WHAT IS EXPECTED: You are asked to filter the data below and copy every line holding "gates".

'''

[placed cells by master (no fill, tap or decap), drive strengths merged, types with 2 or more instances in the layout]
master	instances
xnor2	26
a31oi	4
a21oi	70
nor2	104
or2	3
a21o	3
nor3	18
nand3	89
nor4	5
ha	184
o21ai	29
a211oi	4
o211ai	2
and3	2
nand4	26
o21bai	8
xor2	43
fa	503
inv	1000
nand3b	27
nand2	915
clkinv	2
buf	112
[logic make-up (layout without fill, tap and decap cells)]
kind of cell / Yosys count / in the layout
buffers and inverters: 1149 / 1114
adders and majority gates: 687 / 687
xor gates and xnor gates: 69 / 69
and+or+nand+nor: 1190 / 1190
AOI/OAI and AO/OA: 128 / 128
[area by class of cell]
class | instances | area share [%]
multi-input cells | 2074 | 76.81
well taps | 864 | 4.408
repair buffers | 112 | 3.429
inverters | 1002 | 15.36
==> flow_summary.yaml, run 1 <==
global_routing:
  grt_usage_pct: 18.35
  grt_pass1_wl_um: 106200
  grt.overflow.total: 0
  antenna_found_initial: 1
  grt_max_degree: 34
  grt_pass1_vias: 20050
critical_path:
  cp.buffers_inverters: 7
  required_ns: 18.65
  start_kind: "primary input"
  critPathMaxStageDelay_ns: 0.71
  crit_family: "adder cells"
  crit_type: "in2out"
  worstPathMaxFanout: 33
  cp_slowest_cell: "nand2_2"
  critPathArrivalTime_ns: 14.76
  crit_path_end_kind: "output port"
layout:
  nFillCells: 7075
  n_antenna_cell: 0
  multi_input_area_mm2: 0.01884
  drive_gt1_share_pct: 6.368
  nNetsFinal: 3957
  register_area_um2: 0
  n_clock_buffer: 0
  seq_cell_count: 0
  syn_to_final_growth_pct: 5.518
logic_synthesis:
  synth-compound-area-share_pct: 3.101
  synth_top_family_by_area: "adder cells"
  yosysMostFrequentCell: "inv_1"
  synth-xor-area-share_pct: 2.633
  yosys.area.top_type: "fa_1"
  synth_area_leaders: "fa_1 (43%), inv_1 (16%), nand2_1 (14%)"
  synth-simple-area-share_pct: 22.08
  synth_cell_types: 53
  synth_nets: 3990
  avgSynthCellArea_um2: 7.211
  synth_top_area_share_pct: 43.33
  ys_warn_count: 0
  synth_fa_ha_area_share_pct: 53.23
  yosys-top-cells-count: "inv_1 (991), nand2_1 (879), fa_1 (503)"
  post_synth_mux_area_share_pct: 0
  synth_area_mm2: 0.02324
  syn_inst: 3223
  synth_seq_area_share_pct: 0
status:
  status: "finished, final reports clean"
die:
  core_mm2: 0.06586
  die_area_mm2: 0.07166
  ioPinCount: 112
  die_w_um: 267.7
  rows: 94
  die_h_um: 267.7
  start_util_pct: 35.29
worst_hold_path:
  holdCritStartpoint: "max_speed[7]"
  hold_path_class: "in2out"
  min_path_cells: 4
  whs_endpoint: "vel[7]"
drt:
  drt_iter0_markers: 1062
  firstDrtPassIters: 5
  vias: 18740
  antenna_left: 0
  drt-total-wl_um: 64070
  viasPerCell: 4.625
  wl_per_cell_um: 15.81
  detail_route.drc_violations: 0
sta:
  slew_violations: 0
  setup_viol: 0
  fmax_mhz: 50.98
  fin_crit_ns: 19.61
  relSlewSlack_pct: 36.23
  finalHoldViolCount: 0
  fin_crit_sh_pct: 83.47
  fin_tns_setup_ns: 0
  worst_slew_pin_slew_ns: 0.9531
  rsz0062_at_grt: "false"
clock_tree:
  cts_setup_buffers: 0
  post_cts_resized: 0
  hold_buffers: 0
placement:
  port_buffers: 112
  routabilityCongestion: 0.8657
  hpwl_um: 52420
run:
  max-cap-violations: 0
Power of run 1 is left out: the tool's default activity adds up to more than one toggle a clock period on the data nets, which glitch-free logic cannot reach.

'''

RESPONSE TO THIS EXERCISE:
adders and majority gates: 687 / 687
xor gates and xnor gates: 69 / 69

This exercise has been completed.